Reputation: 1971
Set-up
I scrape housing ad data and analyse with pandas. I have computed average statistics and inserted them in a pandas dataframe: district_df
.
One of the district_df
columns contains district names: district_df['district']
.
Another of the district_df
columns contains subdistrict names: district_df['subdistrict']
They look like,
district subdistrict
Bergen-Enkheim Bergen-Enkheim
Bornheim/Ostend Bornheim
Bornheim/Ostend Ostend
Harheim Harheim
Innenstadt I Altstadt
Innenstadt I Bahnhofsviertel
Innenstadt I Gallus
Innenstadt II Bockenheim
Innenstadt II Westend-Nord
⋮ ⋮
Problem
I create a district table (district_table
) from district_df
per district.
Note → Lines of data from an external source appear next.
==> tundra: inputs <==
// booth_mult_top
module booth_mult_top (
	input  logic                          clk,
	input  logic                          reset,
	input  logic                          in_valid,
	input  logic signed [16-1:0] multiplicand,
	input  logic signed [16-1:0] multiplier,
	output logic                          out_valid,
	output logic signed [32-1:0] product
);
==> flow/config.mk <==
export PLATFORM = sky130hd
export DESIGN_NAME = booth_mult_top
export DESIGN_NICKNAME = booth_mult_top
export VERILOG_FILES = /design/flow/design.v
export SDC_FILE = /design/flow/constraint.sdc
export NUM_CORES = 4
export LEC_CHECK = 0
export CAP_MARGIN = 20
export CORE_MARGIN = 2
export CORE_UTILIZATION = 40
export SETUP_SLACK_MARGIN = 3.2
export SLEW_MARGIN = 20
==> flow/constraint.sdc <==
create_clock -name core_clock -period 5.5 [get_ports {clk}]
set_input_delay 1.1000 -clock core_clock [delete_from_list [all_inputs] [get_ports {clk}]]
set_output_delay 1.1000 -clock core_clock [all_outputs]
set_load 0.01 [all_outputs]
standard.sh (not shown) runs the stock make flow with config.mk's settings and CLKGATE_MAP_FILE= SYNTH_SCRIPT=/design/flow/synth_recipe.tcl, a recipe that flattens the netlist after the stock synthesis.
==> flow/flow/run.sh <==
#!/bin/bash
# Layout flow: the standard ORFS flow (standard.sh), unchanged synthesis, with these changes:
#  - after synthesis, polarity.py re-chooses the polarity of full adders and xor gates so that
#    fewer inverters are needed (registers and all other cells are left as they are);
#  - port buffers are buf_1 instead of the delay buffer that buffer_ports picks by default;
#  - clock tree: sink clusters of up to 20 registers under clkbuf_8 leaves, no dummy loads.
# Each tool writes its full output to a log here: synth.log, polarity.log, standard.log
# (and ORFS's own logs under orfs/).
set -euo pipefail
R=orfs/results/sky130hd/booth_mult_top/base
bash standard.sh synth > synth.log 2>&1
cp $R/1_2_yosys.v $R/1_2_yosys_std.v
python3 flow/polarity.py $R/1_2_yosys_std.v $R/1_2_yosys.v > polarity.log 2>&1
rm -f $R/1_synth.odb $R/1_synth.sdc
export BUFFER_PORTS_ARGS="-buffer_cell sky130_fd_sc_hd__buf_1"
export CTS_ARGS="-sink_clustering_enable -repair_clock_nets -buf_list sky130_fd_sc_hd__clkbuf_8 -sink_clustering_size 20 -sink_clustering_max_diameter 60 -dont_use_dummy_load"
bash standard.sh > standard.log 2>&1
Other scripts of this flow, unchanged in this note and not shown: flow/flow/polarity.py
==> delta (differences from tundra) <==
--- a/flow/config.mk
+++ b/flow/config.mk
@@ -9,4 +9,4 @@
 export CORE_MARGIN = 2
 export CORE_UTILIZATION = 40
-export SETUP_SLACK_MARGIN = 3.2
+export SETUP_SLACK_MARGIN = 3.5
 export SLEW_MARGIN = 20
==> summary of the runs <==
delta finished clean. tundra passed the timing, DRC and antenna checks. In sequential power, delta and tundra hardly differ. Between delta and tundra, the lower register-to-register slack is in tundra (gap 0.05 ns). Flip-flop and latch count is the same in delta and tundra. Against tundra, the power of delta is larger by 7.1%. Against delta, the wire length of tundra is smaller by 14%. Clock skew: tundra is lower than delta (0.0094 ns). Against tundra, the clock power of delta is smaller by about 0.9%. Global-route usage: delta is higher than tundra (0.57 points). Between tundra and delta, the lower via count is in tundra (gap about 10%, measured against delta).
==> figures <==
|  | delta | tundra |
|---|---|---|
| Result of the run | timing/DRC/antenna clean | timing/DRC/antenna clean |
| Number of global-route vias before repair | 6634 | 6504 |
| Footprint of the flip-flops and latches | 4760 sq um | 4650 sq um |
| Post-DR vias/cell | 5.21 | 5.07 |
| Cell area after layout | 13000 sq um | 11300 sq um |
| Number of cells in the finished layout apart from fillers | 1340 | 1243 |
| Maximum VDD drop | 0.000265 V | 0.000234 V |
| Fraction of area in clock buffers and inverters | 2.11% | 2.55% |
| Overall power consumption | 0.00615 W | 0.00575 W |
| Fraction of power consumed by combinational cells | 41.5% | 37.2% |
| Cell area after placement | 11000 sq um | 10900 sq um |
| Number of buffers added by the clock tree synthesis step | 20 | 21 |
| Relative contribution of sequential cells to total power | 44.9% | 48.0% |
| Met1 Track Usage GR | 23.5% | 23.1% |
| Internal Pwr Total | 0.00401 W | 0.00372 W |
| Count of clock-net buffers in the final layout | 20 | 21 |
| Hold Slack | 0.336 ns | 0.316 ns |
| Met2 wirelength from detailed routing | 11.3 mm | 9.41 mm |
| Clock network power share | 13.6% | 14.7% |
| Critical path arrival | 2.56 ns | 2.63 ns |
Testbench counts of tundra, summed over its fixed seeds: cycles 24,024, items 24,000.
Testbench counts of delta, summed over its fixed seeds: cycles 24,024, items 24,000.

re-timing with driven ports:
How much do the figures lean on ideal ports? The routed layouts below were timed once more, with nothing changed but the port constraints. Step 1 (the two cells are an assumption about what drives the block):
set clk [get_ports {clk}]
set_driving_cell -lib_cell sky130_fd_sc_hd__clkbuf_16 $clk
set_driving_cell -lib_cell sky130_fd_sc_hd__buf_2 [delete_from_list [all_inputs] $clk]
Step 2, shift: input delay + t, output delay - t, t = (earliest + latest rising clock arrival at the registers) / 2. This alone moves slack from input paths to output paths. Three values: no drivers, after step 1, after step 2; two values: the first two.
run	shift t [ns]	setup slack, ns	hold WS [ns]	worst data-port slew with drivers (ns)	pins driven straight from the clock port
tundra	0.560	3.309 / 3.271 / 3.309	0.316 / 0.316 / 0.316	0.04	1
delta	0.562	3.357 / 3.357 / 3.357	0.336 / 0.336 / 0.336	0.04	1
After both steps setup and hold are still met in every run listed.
I.e. for the above I create five district tables. I do this by the following code,
for district in d_set: # d_set is a set containing all district names
district_table = district_df[district_df['district'].str.match(district)]
This code works, that is: a table per district is created.
However, the table for Innenstadt II
also contains the subdistricts of Innenstadt I
.
It seems to me that .str.match(district)
matches not exact, but partly. I.e. Innenstadt I
will match Innenstadt II
.
My actual district_df
columns contain more then what I display here – issue occurs for a variety of district names.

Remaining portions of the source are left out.